BSPED2011 Poster Presentations (1) (84 abstracts)
1Royal Manchester Childrens Hospital, Manchester, UK; 2University of Manchester, Manchester, UK.
Background: Continuous subcutaneous insulin infusion (CSII) is proving superior in reducing HbA1c compared to multiple daily injections (MDI) in both the adult and paediatric populations. This study aims to compare the two methods, and evaluate the importance of education when starting insulin pump therapy in children.
Design: Patients who attended a pump school provided by the Royal Manchester Childrens Hospital between January 2010 and 2011 were included in the study. Five key aspects of diabetes control were assessed for a year before and a year after starting on CSII. Pump school was compared against current NICE recommendations for education and patient voice was gained through user satisfaction surveys.
Results: Twenty patients attended pump school, with 17 going on to CSII long term. The median age at starting pump therapy was 10 years (IQR 8.512). Fourteen patients were on MDI prior to CSII, three were on twice daily injections and all but one attended group education sessions at the hospital.

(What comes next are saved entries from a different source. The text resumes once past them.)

`src/rtl/assert_macros.svh`:
```
// Assertion macros shared by the time mapper RTL.
`ifndef ASSERT_MACROS_SVH
`define ASSERT_MACROS_SVH
`ifndef SYNTH
`define ASSERT_ON(lbl, ck, rs, prop, msg) \
  lbl: assert property (@(posedge ck) disable iff (!rs) prop) else $error(msg);
`define ASSERT_ALWAYS(lbl, ck, prop, msg) \
  lbl: assert property (@(posedge ck) prop) else $error(msg);
`else
`define ASSERT_ON(lbl, ck, rs, prop, msg)
`define ASSERT_ALWAYS(lbl, ck, prop, msg)
`endif
`endif

```
`src/rtl/atm_pkg.sv`:
```
// Shared constants and sideband types of the animation time mapper.
package atm_pkg;

  localparam int TIME_BITS_DEF = 32;
  localparam int FRAC_BITS_DEF = 16;
  localparam int DIV_STEP      = 2;
  localparam int ITER_W        = 16;
  localparam int CFG_IDX_W     = 3;

  localparam longint unsigned SIMPLE_DUR_RST = 64'd65536;
  localparam longint unsigned ACTIVE_DUR_RST = 64'd99999;

  localparam int ITER_POS_LIM = 32767;
  localparam int ITER_NEG_LIM = 32768;
  localparam logic signed [ITER_W-1:0] ITER_MAX = 16'sh7fff;
  localparam logic signed [ITER_W-1:0] ITER_MIN = 16'sh8000;

  localparam logic [CFG_IDX_W-1:0] REG_SIMPLE_DUR = 3'd0;
  localparam logic [CFG_IDX_W-1:0] REG_ACTIVE_DUR = 3'd1;
  localparam logic [CFG_IDX_W-1:0] REG_SPEED      = 3'd2;
  localparam logic [CFG_IDX_W-1:0] REG_ACCEL      = 3'd3;
  localparam logic [CFG_IDX_W-1:0] REG_DECEL      = 3'd4;
  localparam logic [CFG_IDX_W-1:0] REG_AUTO_REV   = 3'd5;

  typedef struct packed {
    logic neg;
    logic frac;
    logic dz;
  } d1_side_t;

  typedef struct packed {
    logic                     c2;
    logic                     dz;
    logic signed [ITER_W-1:0] iter;
  } d2_side_t;

endpackage

```
`src/rtl/atm_div.sv`:
```
// Pipelined restoring divider, a fixed number of quotient bits per stage.
`include "assert_macros.svh"
module atm_div #(
  parameter int NUM_W  = 8,
  parameter int DEN_W  = 8,
  parameter int QUO_W  = 8,
  parameter int STEP   = atm_pkg::DIV_STEP,
  parameter int SIDE_W = 1
) (
  input  logic              clk,
  input  logic              rst_n,
  input  logic              in_valid,
  input  logic [NUM_W-1:0]  in_num,
  input  logic [DEN_W-1:0]  in_den,
  input  logic [SIDE_W-1:0] in_side,
  output logic              out_valid,
  output logic [QUO_W-1:0]  out_quo,
  output logic [DEN_W-1:0]  out_rem,
  output logic [SIDE_W-1:0] out_side
);
  localparam int NST = (QUO_W + STEP - 1) / STEP;
  localparam int QP  = NST * STEP;

  logic              valid_r [NST];
  logic [DEN_W-1:0]  rem_r   [NST];
  logic [DEN_W-1:0]  den_r   [NST];
  logic [QP-1:0]     low_r   [NST];
  logic [QP-1:0]     quo_r   [NST];
  logic [SIDE_W-1:0] side_r  [NST];

  for (genvar s = 0; s < NST; s++) begin : g_stage
    logic              src_valid;
    logic [DEN_W-1:0]  src_rem;
    logic [DEN_W-1:0]  src_den;
    logic [QP-1:0]     src_low;
    logic [QP-1:0]     src_quo;
    logic [SIDE_W-1:0] src_side;
    logic [DEN_W-1:0]  rem_nxt;
    logic [QP-1:0]     low_nxt;
    logic [QP-1:0]     quo_nxt;

    if (s == 0) begin : g_first
      assign src_valid = in_valid;
      assign src_den   = in_den;
      assign src_quo   = '0;
      assign src_side  = in_side;
      // Dividend bits above the quotient range form the starting remainder.
      if (NUM_W > QP) begin : g_hi
        assign src_rem = DEN_W'(in_num[NUM_W-1:QP]);
        assign src_low = in_num[QP-1:0];
      end else begin : g_lo
        assign src_rem = '0;
        assign src_low = QP'(in_num);
      end
    end else begin : g_next
      assign src_valid = valid_r[s-1];
      assign src_rem   = rem_r[s-1];
      assign src_den   = den_r[s-1];
      assign src_low   = low_r[s-1];
      assign src_quo   = quo_r[s-1];
      assign src_side  = side_r[s-1];
    end

    always_comb begin : p_step
      logic [DEN_W:0] part;
      rem_nxt = src_rem;
      low_nxt = src_low;
      quo_nxt = src_quo;
      part    = '0;
      for (int i = 0; i < STEP; i++) begin
        part    = {rem_nxt, low_nxt[QP-1]};
        low_nxt = low_nxt << 1;
        if (part >= {1'b0, src_den}) begin
          part    = part - {1'b0, src_den};
          quo_nxt = {quo_nxt[QP-2:0], 1'b1};
        end else begin
          quo_nxt = {quo_nxt[QP-2:0], 1'b0};
        end
        rem_nxt = part[DEN_W-1:0];
      end
    end

    always_ff @(posedge clk) begin
      if (!rst_n) begin
        valid_r[s] <= 1'b0;
      end else begin
        valid_r[s] <= src_valid;
      end
      rem_r[s]  <= rem_nxt;
      den_r[s]  <= src_den;
      low_r[s]  <= low_nxt;
      quo_r[s]  <= quo_nxt;
      side_r[s] <= src_side;
    end
  end

  assign out_valid = valid_r[NST-1];
  assign out_quo   = quo_r[NST-1][QUO_W-1:0];
  assign out_rem   = rem_r[NST-1];
  assign out_side  = side_r[NST-1];

  `ASSERT_ALWAYS(a_div_rst_clear, clk, !rst_n |=> !out_valid, "divider valid survived reset")
  `ASSERT_ON(a_div_latency, clk, rst_n, in_valid |-> ##NST out_valid, "divider lost a transfer")
  `ASSERT_ON(a_div_zero, clk, rst_n, in_valid && in_num == '0 && in_den != '0 |-> ##NST out_quo == '0 && out_rem == '0, "zero dividend gave a non-zero result")

endmodule

```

Average HbA1c decreased by 0.85% (S.D. 0.8) after starting pump therapy (P<0.001). CSII also decreased the number and severity of episodes of hypoglycaemia (P<0.04) and increased quality of life with 100% of patients strongly agreeing that it increases flexibility in diet. Pump school follows closely NICE recommendations, and all patients feel confident to use a pump when leaving the school; however 30% of patients felt that the number of sessions could be condensed. 63% of patients felt a yearly revision session would be beneficial, and this should combat an increase in HbA1c after the initial drop.
Conclusion: Pump therapy is successful in decreasing HbA1c and hypoglycaemic episodes in comparison to MDI. Thorough training is provided when NICE guidelines are followed, however a review of number of sessions as well as a yearly revision session should be considered.